[[ EXERCISE DATA open ]]

==> config.mk <==
export PLATFORM = sky130hd
export DESIGN_NAME = tio_io_control
export DESIGN_NICKNAME = d
export VERILOG_FILES = /design/src/tio_pkg.sv /design/src/tio_io_control.sv /design/src/tio_pin_sync.sv
export VERILOG_INCLUDE_DIRS = /design/src /design/src/src
export SDC_FILE = /design/constraint.sdc
export NUM_CORES = 1
export LEC_CHECK = 0
export ABC_AREA = 1
export BUFFER_PORTS_ARGS = -buffer_cell sky130_fd_sc_hd__buf_2
export CORE_MARGIN = 5
export CORE_UTILIZATION = 53
export CTS_CLUSTER_DIAMETER = 100
export CTS_CLUSTER_SIZE = 30
export DETAILED_ROUTE_END_ITERATION = 16
export PLACE_DENSITY = 0.88
export SLEW_MARGIN = 20
export SYNTH_ARGS = -nofsm -noshare
export SYNTH_HDL_FRONTEND = slang
export SYNTH_SLANG_ARGS = --single-unit
==> constraint.sdc <==
create_clock -name clk -period 2.3 [get_ports clk]
set_clock_uncertainty 0.2 [all_clocks]
set_input_delay 0.46 -clock clk [delete_from_list [all_inputs] [get_ports clk]]
set_output_delay 0.46 -clock clk [all_outputs]
set_load 0.1 [all_outputs]
[config.mk]
export PLATFORM = sky130hd
export DESIGN_NAME = sld_lcd_ctrl
export DESIGN_NICKNAME = d
export VERILOG_FILES = /design/src/rtl/sld_lcd_ctrl.v
export VERILOG_INCLUDE_DIRS = /design/src /design/src/rtl
export SDC_FILE = /design/constraint.sdc
export NUM_CORES = 1
export LEC_CHECK = 0
export BUFFER_PORTS_ARGS = -buffer_cell sky130_fd_sc_hd__buf_2
export CORE_MARGIN = 3
export CORE_UTILIZATION = 55
export CTS_CLUSTER_SIZE = 28
export DETAILED_ROUTE_END_ITERATION = 7
export GPL_ROUTABILITY_DRIVEN = 0
export PLACE_DENSITY_LB_ADDON = 0.3
export REMOVE_ABC_BUFFERS = 1
export SYNTH_ARGS = -nofsm -noshare
export SYNTH_HDL_FRONTEND = slang
export SYNTH_SLANG_ARGS = --single-unit
[constraint.sdc]
create_clock -name mclk -period 3.5 [get_ports mclk]
set_clock_uncertainty 0.1 [all_clocks]
set_input_delay 0.35 -clock mclk [delete_from_list [all_inputs] [get_ports mclk]]
set_output_delay 0.35 -clock mclk [all_outputs]
set_load 0.01 [all_outputs]
[src/rtl/sld_defs.vh]
// sld_defs.vh: register offsets, field positions, reset values and codes
// of the segment lcd driver control block; definitions only.
`ifndef SLD_DEFS_VH
`define SLD_DEFS_VH
`define SLD_OFS_CLOCK 8'h00
`define SLD_OFS_CONTROL 8'h04
`define SLD_OFS_TIMING1 8'h08
`define SLD_OFS_TIMING2 8'h0c
`define SLD_OFS_POWER 8'h10
`define SLD_OFS_DISPLAY 8'h14
`define SLD_OFS_IRQ_FLAG 8'h18
`define SLD_OFS_IRQ_ENABLE 8'h1c
`define SLD_OFS_STATUS 8'h20
// power register fields
`define SLD_PWR_EXT 0
`define SLD_PWR_REG 1
`define SLD_PWR_BST 2
`define SLD_PWR_BIAS 3
`define SLD_PWR_REF 4
`define SLD_PWR_HEAVY_LOAD_PROTECT 5
`define SLD_PWR_LC_LO 8
`define SLD_PWR_LC_HI 12
// control register fields
`define SLD_CTL_MOD 0
`define SLD_CTL_DIS 1
// timing1 fields
`define SLD_TIM1_DUTY_LO 0
`define SLD_TIM1_DUTY_HI 2
`define SLD_TIM1_FRM_LO 8
`define SLD_TIM1_FRM_HI 11
// timing2 fields
`define SLD_TIM2_NL_LO 0
`define SLD_TIM2_NL_HI 2
`define SLD_TIM2_BC_LO 8
`define SLD_TIM2_BC_HI 9
// display fields
`define SLD_DSP_ST_LO 0
`define SLD_DSP_ST_HI 1
`define SLD_DSP_INVN 4
`define SLD_DSP_AREA 8
`define SLD_DSP_COMO 9
`define SLD_DSP_SEGO 10
// clock fields
`define SLD_CLK_SRC_LO 0
`define SLD_CLK_SRC_HI 1
`define SLD_CLK_DIV_LO 4
`define SLD_CLK_DIV_HI 6
// display states
`define SLD_ST_OFF 2'h0
`define SLD_ST_NORMAL 2'h1
`define SLD_ST_ALLON 2'h2
`define SLD_ST_ALLOFF 2'h3
// reset values
`define SLD_RST_POWER 13'h0000
`define SLD_RST_DISPLAY 11'h010
// cycles of mclk per lcd clock tick (about 32 kHz from 250 MHz)
`define SLD_LCD_TICK_DIV 13'h1e85
`endif

[src/rtl/sld_lcd_ctrl.v]
// sld_lcd_ctrl.v: power, display state and pin-role control of a segment lcd
// driver, with an AHB-Lite register slave. Assumes one single-word master,
// a panel-side analog block taking the decoded controls, and a frame counter.
// Operation
// RULE1: ext select 0, regulator and booster on: generate all four voltages internally.
// RULE2: ext select 1, both off: regulator and booster off, all voltages external.
// RULE3: ext select 1, regulator off, booster on: one external voltage, rest boosted.
// RULE4: bias select 0 gives 1/3 bias, 1 gives 1/4 bias.
// RULE5: reference select picks first or second drive voltage as boost reference.
// RULE6: heavy-load bit 1 puts the regulator into heavy load protection.
// RULE7: two-bit booster clock field picks one of four booster clocks.
// RULE8: five-bit contrast field sets one of 32 regulator levels.
// RULE9: contrast has no effect in either external voltage mode.
// RULE10: software initializes ports, clock, control, timing, power, display, RAM, interrupt.
// RULE11: writing 1 clears frame flag; enable bit 1 enables the interrupt.
// RULE12: module enable bit 1 enables the block's operating clock.
// RULE13: discharge enable bit 1 lets pins discharge when display is off.
// RULE14: two-bit state field: all off static, all on, normal, display off.
// RULE15: display off with discharge: stop drive supply, all pins to ground.
// RULE16: all on/off override waveform, RAM untouched; commons dynamic or static.
// RULE17: software removes external supply, toggles ext select 0 then 1 before off.
// RULE18: inversion bit 0 inverts the image, 1 shows it normally.
// RULE19: inversion has no effect in the all-off state.
// RULE20: three-bit duty: 0x7 is 1/8 down to 0x0 static, commons 0..code active.
// RULE21: shared pins are commons 4-7 for 1/5 and above, segments 0-3 otherwise.
// RULE22: unused commons output an off waveform.
// RULE23: frame count field holds 0 to 15, duty field 0 to 7.
// RULE24: state codes 0x2 all on, 0x1 normal, 0x0 display off.
// RULE25: frame flag set once per frame, stays until software clears it.
//
// The AHB-Lite slave port and the register addresses were decided locally.
`timescale 1ns/1ps
`include "sld_defs.vh"
module sld_lcd_ctrl (
  input wire mclk,
  input wire resetn,
  input wire hsel,
  input wire [7:0] haddr,
  input wire [1:0] htrans,
  input wire hwrite,
  input wire [2:0] hsize,
  input wire hready,
  input wire [31:0] hwdata,
  output reg [31:0] hrdata,
  output wire hreadyout,
  output wire hresp,
  input wire frameTick,
  output reg lcdClkEn,
  output reg lcdTick,
  output reg regulatorOn,
  output reg boosterOn,
  output reg [3:0] extVoltageMask,
  output reg biasQuarter,
  output reg boostRefSecond,
  output reg heavyLoadOn,
  output reg [1:0] boosterClkSel,
  output reg [4:0] contrastOut,
  output reg contrastActive,
  output reg driveSupplyOn,
  output reg pinsGrounded,
  output reg waveAllOn,
  output reg waveAllOff,
  output reg commonStatic,
  output reg waveInvert,
  output reg [2:0] dutyOut,
  output reg [7:0] comActive,
  output reg [3:0] sharedIsSeg,
  output reg [3:0] frameDivOut,
  output reg [2:0] invLineOut,
  output reg areaSel,
  output reg comOrder,
  output reg segOrder,
  output reg [1:0] clkSrcOut,
  output reg [2:0] clkDivOut,
  output reg frameIrq
);
  localparam [1:0] HTRANS_NONSEQ = 2'h2;
  reg [1:0] clkSel_r;
  reg [2:0] clkDiv_r;
  reg moduleEn_r;
  reg dischargeEn_r;
  reg [2:0] duty_r;
  reg [3:0] frameDiv_r;
  reg [2:0] invLine_r;
  reg [1:0] bstClk_r;
  reg [12:0] power_r;
  reg [10:0] display_r;
  reg frameFlag_r;
  reg frameIe_r;
  reg wrPend_r;
  reg [7:0] wrAddr_r;
  reg [12:0] tickCnt_r;
  reg [12:0] tickCnt_nxt;
  reg frameFlag_nxt;
  reg [31:0] readWord;
  wire [1:0] state;
  wire extSel;
  wire regEn;
  wire booster_enable;
  wire internalMode;
  wire ext1Mode;
  wire ext2Mode;
  wire addrPhase;
  wire wrHit;
  wire readReq;
  wire tickWrap;
  wire flagClear;
  wire groundReq;
  integer i;

  assign hreadyout = 1'b1;
  assign hresp = 1'b0;
  assign addrPhase = hsel && hready && (htrans == HTRANS_NONSEQ);
  assign wrHit = wrPend_r;
  // hsize is not checked: every register is one aligned word
  assign readReq = addrPhase && !hwrite;
  assign state = display_r[`SLD_DSP_ST_HI:`SLD_DSP_ST_LO]; // RULE14
  assign extSel = power_r[`SLD_PWR_EXT];
  assign regEn = power_r[`SLD_PWR_REG];
  assign booster_enable = power_r[`SLD_PWR_BST];
  assign internalMode = !extSel && regEn && booster_enable; // RULE1
  assign ext1Mode = extSel && !regEn && !booster_enable; // RULE2
  assign ext2Mode = extSel && !regEn && booster_enable; // RULE3
  assign tickWrap = (tickCnt_r == `SLD_LCD_TICK_DIV - 13'h0001);
  assign flagClear = wrHit && (wrAddr_r == `SLD_OFS_IRQ_FLAG) && hwdata[0]; // RULE11
  // display off with discharge grounds every pin, so the drive supply must drop too
  assign groundReq = (state == `SLD_ST_OFF) && dischargeEn_r; // RULE15

  // write data arrives one cycle after the address phase
  always @(posedge mclk)
  begin
    if (!resetn)
    begin
      wrPend_r <= 1'b0;
      wrAddr_r <= 8'h00;
    end
    else
    begin
      wrPend_r <= addrPhase && hwrite;
      wrAddr_r <= haddr;
    end
  end

  always @*
  begin
    frameFlag_nxt = frameFlag_r;
    if (flagClear)
    begin
      frameFlag_nxt = 1'b0; // RULE11
    end
    // a frame in the clearing cycle wins over the clear
    if (frameTick && moduleEn_r)
    begin
      frameFlag_nxt = 1'b1; // RULE25
    end
  end

  always @(posedge mclk)
  begin
    if (!resetn)
    begin
      clkSel_r <= 2'h0;
      clkDiv_r <= 3'h0;
      moduleEn_r <= 1'b0;
      dischargeEn_r <= 1'b0;
      duty_r <= 3'h0;
      frameDiv_r <= 4'h0;
      invLine_r <= 3'h0;
      bstClk_r <= 2'h0;
      power_r <= `SLD_RST_POWER;
      display_r <= `SLD_RST_DISPLAY;
      frameFlag_r <= 1'b0;
      frameIe_r <= 1'b0;
    end
    else
    begin
      frameFlag_r <= frameFlag_nxt;
      if (wrHit)
      begin
        if (wrAddr_r == `SLD_OFS_CLOCK)
        begin
          clkSel_r <= hwdata[`SLD_CLK_SRC_HI:`SLD_CLK_SRC_LO];
          clkDiv_r <= hwdata[`SLD_CLK_DIV_HI:`SLD_CLK_DIV_LO];
        end
        else if (wrAddr_r == `SLD_OFS_CONTROL)
        begin
          moduleEn_r <= hwdata[`SLD_CTL_MOD]; // RULE12
          dischargeEn_r <= hwdata[`SLD_CTL_DIS]; // RULE13
        end
        else if (wrAddr_r == `SLD_OFS_TIMING1)
        begin
          duty_r <= hwdata[`SLD_TIM1_DUTY_HI:`SLD_TIM1_DUTY_LO]; // RULE23
          frameDiv_r <= hwdata[`SLD_TIM1_FRM_HI:`SLD_TIM1_FRM_LO]; // RULE23
        end
        else if (wrAddr_r == `SLD_OFS_TIMING2)
        begin
          invLine_r <= hwdata[`SLD_TIM2_NL_HI:`SLD_TIM2_NL_LO];
          bstClk_r <= hwdata[`SLD_TIM2_BC_HI:`SLD_TIM2_BC_LO]; // RULE7
        end
        else if (wrAddr_r == `SLD_OFS_POWER)
        begin
          power_r <= {hwdata[12:8], 2'h0, hwdata[5:0]};
        end
        else if (wrAddr_r == `SLD_OFS_DISPLAY)
        begin
          display_r <= {hwdata[10:8], 3'h0, hwdata[4], 2'h0, hwdata[1:0]};
        end
        else if (wrAddr_r == `SLD_OFS_IRQ_ENABLE)
        begin
          frameIe_r <= hwdata[0]; // RULE11
        end
      end
    end
  end

  // read word decoded during the address phase; unmapped offsets read as zero
  always @*
  begin
    readWord = 32'h00000000;
    if (haddr == `SLD_OFS_CLOCK)
    begin
      readWord = {25'h0, clkDiv_r, 2'h0, clkSel_r};
    end
    else if (haddr == `SLD_OFS_CONTROL)
    begin
      readWord = {30'h0, dischargeEn_r, moduleEn_r};
    end
    else if (haddr == `SLD_OFS_TIMING1)
    begin
      readWord = {20'h0, frameDiv_r, 5'h0, duty_r};
    end
    else if (haddr == `SLD_OFS_TIMING2)
    begin
      readWord = {22'h0, bstClk_r, 5'h0, invLine_r};
    end
    else if (haddr == `SLD_OFS_POWER)
    begin
      readWord = {19'h0, power_r};
    end
    else if (haddr == `SLD_OFS_DISPLAY)
    begin
      readWord = {21'h0, display_r};
    end
    else if (haddr == `SLD_OFS_IRQ_FLAG)
    begin
      readWord = {31'h0, frameFlag_r};
    end
    else if (haddr == `SLD_OFS_IRQ_ENABLE)
    begin
      readWord = {31'h0, frameIe_r};
    end
    else if (haddr == `SLD_OFS_STATUS)
    begin
      readWord = {26'h0, pinsGrounded, driveSupplyOn, contrastActive, ext2Mode, ext1Mode, internalMode};
    end
  end

  // registered so hrdata is a flop output and stands for the whole data phase
  always @(posedge mclk)
  begin
    if (!resetn)
    begin
      hrdata <= 32'h00000000;
    end
    else if (readReq)
    begin
      hrdata <= readWord;
    end
  end

  // lcd clock tick: divider from mclk, gated by the module enable
  // the counter idles at zero while disabled, so the first tick lands a full period after enable
  always @*
  begin
    tickCnt_nxt = tickCnt_r + 13'h0001;
    if (!moduleEn_r || tickWrap)
    begin
      tickCnt_nxt = 13'h0000;
    end
  end

  always @(posedge mclk)
  begin
    if (!resetn)
    begin
      tickCnt_r <= 13'h0000;
      lcdTick <= 1'b0;
    end
    else
    begin
      tickCnt_r <= tickCnt_nxt;
      lcdTick <= moduleEn_r && tickWrap; // RULE12
    end
  end

  // decoded analog and waveform controls, all registered
  always @(posedge mclk)
  begin
    if (!resetn)
    begin
      lcdClkEn <= 1'b0;
      regulatorOn <= 1'b0;
      boosterOn <= 1'b0;
      extVoltageMask <= 4'h0;
      biasQuarter <= 1'b0;
      boostRefSecond <= 1'b0;
      heavyLoadOn <= 1'b0;
      boosterClkSel <= 2'h0;
      contrastOut <= 5'h00;
      contrastActive <= 1'b0;
      driveSupplyOn <= 1'b0;
      pinsGrounded <= 1'b0;
      waveAllOn <= 1'b0;
      waveAllOff <= 1'b0;
      commonStatic <= 1'b0;
      waveInvert <= 1'b0;
      dutyOut <= 3'h0;
      comActive <= 8'h00;
      sharedIsSeg <= 4'h0;
      frameDivOut <= 4'h0;
      invLineOut <= 3'h0;
      areaSel <= 1'b0;
      comOrder <= 1'b0;
      segOrder <= 1'b0;
      clkSrcOut <= 2'h0;
      clkDivOut <= 3'h0;
      frameIrq <= 1'b0;
    end
    else
    begin
      lcdClkEn <= moduleEn_r; // RULE12
      regulatorOn <= internalMode; // RULE1
      boosterOn <= internalMode || ext2Mode; // RULE3
      // mixed enable codes fall back to no generator and no external rail
      if (ext1Mode)
      begin
        extVoltageMask <= 4'hf; // RULE2
      end
      else if (ext2Mode)
      begin
        extVoltageMask <= 4'h1; // RULE3
      end
      else
      begin
        extVoltageMask <= 4'h0;
      end
      biasQuarter <= power_r[`SLD_PWR_BIAS]; // RULE4
      boostRefSecond <= power_r[`SLD_PWR_REF]; // RULE5
      heavyLoadOn <= internalMode && power_r[`SLD_PWR_HEAVY_LOAD_PROTECT]; // RULE6
      boosterClkSel <= bstClk_r; // RULE7
      contrastOut <= power_r[`SLD_PWR_LC_HI:`SLD_PWR_LC_LO]; // RULE8
      contrastActive <= internalMode; // RULE9
      driveSupplyOn <= moduleEn_r && !groundReq; // RULE15
      pinsGrounded <= groundReq; // RULE15
      waveAllOn <= (state == `SLD_ST_ALLON); // RULE16 RULE14 RULE24
      waveAllOff <= (state == `SLD_ST_ALLOFF); // RULE16
      commonStatic <= (state == `SLD_ST_ALLOFF); // RULE16
      waveInvert <= !display_r[`SLD_DSP_INVN] && (state != `SLD_ST_ALLOFF); // RULE18 RULE19
      dutyOut <= duty_r;
      // commons beyond the duty stay inactive so their segments see an off waveform
      for (i = 0; i < 8; i = i + 1)
      begin
        comActive[i] <= (i <= duty_r); // RULE20 RULE22
      end
      sharedIsSeg <= (duty_r <= 3'h3) ? 4'hf : 4'h0; // RULE21
      frameDivOut <= frameDiv_r;
      invLineOut <= invLine_r;
      areaSel <= display_r[`SLD_DSP_AREA];
      comOrder <= display_r[`SLD_DSP_COMO];
      segOrder <= display_r[`SLD_DSP_SEGO];
      clkSrcOut <= clkSel_r;
      clkDivOut <= clkDiv_r;
      frameIrq <= frameFlag_r && frameIe_r; // RULE11
    end
  end
endmodule

==> impl_metrics.yaml <==
status:
  status: "finished, final reports clean"
die:
  initial_core_util: 0.582
  die_w_um: 97.8
  die_area_sq_um: 9570
  coreArea_sq_um: 7970
  die_h_um: 97.8
  boundaryPins: 141
  row_count: 32
route:
  met1_length_um: 4330
  first_iter_violations: 165
  wl_um: 10200
  vias_per_cell: 5.25
  dr_wl_met2_um: 4900
  dr.max_layer_used: "met4"
  avgRoutedWirePerCell_um: 14.7
  drc_errors: 0
  dr.pass1.iters: 5
  detail-route-antenna-nets: 0
  wl_met3_um: 848
  vias: 3656
synth:
  syn_avg_cell_area_sq_um: 9.58
  synthFlopType: "dfxtp_1"
  synth_area_leader_cell: "dfxtp_1"
  synthCells: 484
  synth_most_common_cell: "dfxtp_1"
  syn_area_sq_um: 4640
  yosysTopAreaCellShare: 0.522
  synthArstFlopShare: 0
  seq_area_frac_synth: 0.522
  synth_edf_count: 0
  synth-seq-cells: 121
  ys_types: 58
  synth_area_leaders: "dfxtp_1 52%, mux2i_1 5.6%, buf_4 4.7%"
  yosys-top-cells-count: "121 x dfxtp_1, 50 x nor2_1, 41 x nand2_1"
  synth_warnings: 0
hold_path:
  hold_path_class: "in -> reg"
clock_tree:
  cts_tree: "built"
  insertion_delay_ns: 0.50
  cts.path.max_buffers: 2
  cts_made_buffers: 17
  cts.htree.levels: 4
  cts.sinks: 121
  clockRootBuffer: "clkbuf_8"
  clk_pin_slew_ns: 0.05
  cts-resized-gates: 0
sta:
  slew_headroom: 0.579
  timing.setup.tns_ns: 0
  hold_viol_final: 0
  worst_pin_slew_ns: 0.631
  setup_ws_ns: 1.34
  min_period_ns: 2.16
  max_freq_mhz: 462
  rsz0062_at_grt: "no"
  setup_violations: 0
  holdWs_ns: 0.0222
  maxSlewViolCount: 0
  period_share: 0.618
placement:
  numPortBuffers: 95
  post-place-cells: 654
  hpwl_um: 6900
  dp_slack_ns: 1.35
setup_path:
  rrSetupSlack_ns: 1.36
  cp.arrival_ns: 2.48
  crit_path_start_kind: "primary input"
  worstSetupEndpointType: "flop"
  crit_fanout: 5
  worst_ep_required_time_ns: 3.82
  crit_type: "in -> reg"
global_routing:
  grt_max_degree: 55
  track_usage: 0.215
  grt_pass1_vias: 3412
  grt_remaining_overflow: 0
  antenna_found_initial: 0
  grt_pass1_wl_um: 16700
layout:
  insertedDiodeCount: 0
  syn_to_final_growth_pct: 22.6
  finish.utilization: 0.713
  final-instance-count-excl-fill: 696
  nets: 634
  drive_above_1_share: 0.236
  fill_cells: 607
power:
  p_leak_nw: 2.66
  powerDensity_nw_per_um2: 546
  peakVddDrop_mv: 0.319
flow_run:
  max_cap_viol_count: 0
## final timing paths
path / cells past startpoint / startpoint / to
worst max-delay path: 6 / haddr[6] / hrdata[2]
worst min-delay path: 2 / haddr[7] / wrAddr_r[7]
worst min register to register: 2 / hrdata[6] / hrdata[6]
worst max register to register: 6 / wrAddr_r[0] / duty_r[2]
## per-stage QoR
stage               power [mW]  area [sq um]
global route              3.18          5680
finish                    3.10          5680
CTS                       3.12          5680
floorplan                 1.46          4390
global placement          1.52          5040
detailed placement        1.52          5040
## final cells by class
cell class	count	area, sq um	share of cell area
flip-flops and latches	121	2420	0.426
clock buffers	23	447	0.0786
repair buffers	111	621	0.109
inverters	9	33.8	0.00594
multi-input cells	321	1930	0.340
well taps	102	128	0.0225
clock inverters	9	98.8	0.0174
## repair_timing
action                                 4_1_cts  5_1_grt
hold buffers                                10        0
endpoints found under the hold margin       12        0
setup buffers                                0        0
## per-layer routing
| metal | global-route usage | up-vias |
|---|---|---|
| li1 | - | 1788 |
| met3 | 0.0586 | 14 |
| met2 | 0.359 | 167 |
| met4 | 0.0724 | 0 |
| met1 | 0.269 | 1687 |
| met5 | 0 | - |
## power breakdown
group	internal [mW]	switching [mW]	total (mW)
clock	1.02	0.572	1.60
sequential	1.39	0.00472	1.39
combinational	0.0390	0.0746	0.114
total	2.45	0.652	3.10
## cells in the final DEF (no fill, tap or decap), drive strengths merged, types with 7 or more instances in the layout
cell type,n
a21oi,25
and2,34
and3,9
buf,101
clkbuf,23
clkinv,7
conb,22
dfxtp,121
dlygate4sd3,10
inv,9
mux2i,26
nand2,41
nand3,27
nor2,51
o21ai,7
xor2,7
## logic make-up (layout without fill, tap and decap cells)
logic type,count (synthesis),after routing,share of synthesized area
AO/OA/AOI/OAI,56,56,0.0793
XOR/XNOR,11,11,0.0208
adder cells (fa/ha/maj),2,2,0.00540
buffers and inverters,62,152,0.0777
flip-flops,121,121,0.522
multiplexers,29,29,0.0658
other,2,22,0.00162
AND/OR/NAND/NOR,201,201,0.227
## registers in the layout (all words and copies together), names as in the netlist, 3 cells and up
register	count
tickCnt_r	13
hrdata	12
power_r	11
comActive	8
wrAddr_r	8
display_r	6
contrastOut	5
frameDivOut	4
frameDiv_r	4
clkDivOut	3
clkDiv_r	3
dutyOut	3
duty_r	3
invLineOut	3
invLine_r	3
## worst max-delay path: stages
cell	delay (ns)
dlygate4sd3_1	0.53
buf_2	0.14
or4_4	0.55
a2111oi_0	0.55
nand2_1	0.10
a311oi_1	0.26
Note: power is estimated with default switching activity, not from simulation.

[[ EXERCISE DATA closed ]]

- _TASK ITEM_: Taking the entries above, write out exactly the lines starting with the line containing "boosterClkSel <= 2'h0;" and going on through the line containing "waveAllOff <= (state", both included, and nothing else.

- _SOLUTION FOR THIS EXERCISE_:
      boosterClkSel <= 2'h0;
      contrastOut <= 5'h00;
      contrastActive <= 1'b0;
      driveSupplyOn <= 1'b0;
      pinsGrounded <= 1'b0;
      waveAllOn <= 1'b0;
      waveAllOff <= 1'b0;
      commonStatic <= 1'b0;
      waveInvert <= 1'b0;
      dutyOut <= 3'h0;
      comActive <= 8'h00;
      sharedIsSeg <= 4'h0;
      frameDivOut <= 4'h0;
      invLineOut <= 3'h0;
      areaSel <= 1'b0;
      comOrder <= 1'b0;
      segOrder <= 1'b0;
      clkSrcOut <= 2'h0;
      clkDivOut <= 3'h0;
      frameIrq <= 1'b0;
    end
    else
    begin
      lcdClkEn <= moduleEn_r; // RULE12
      regulatorOn <= internalMode; // RULE1
      boosterOn <= internalMode || ext2Mode; // RULE3
      // mixed enable codes fall back to no generator and no external rail
      if (ext1Mode)
      begin
        extVoltageMask <= 4'hf; // RULE2
      end
      else if (ext2Mode)
      begin
        extVoltageMask <= 4'h1; // RULE3
      end
      else
      begin
        extVoltageMask <= 4'h0;
      end
      biasQuarter <= power_r[`SLD_PWR_BIAS]; // RULE4
      boostRefSecond <= power_r[`SLD_PWR_REF]; // RULE5
      heavyLoadOn <= internalMode && power_r[`SLD_PWR_HEAVY_LOAD_PROTECT]; // RULE6
      boosterClkSel <= bstClk_r; // RULE7
      contrastOut <= power_r[`SLD_PWR_LC_HI:`SLD_PWR_LC_LO]; // RULE8
      contrastActive <= internalMode; // RULE9
      driveSupplyOn <= moduleEn_r && !groundReq; // RULE15
      pinsGrounded <= groundReq; // RULE15
      waveAllOn <= (state == `SLD_ST_ALLON); // RULE16 RULE14 RULE24
      waveAllOff <= (state == `SLD_ST_ALLOFF); // RULE16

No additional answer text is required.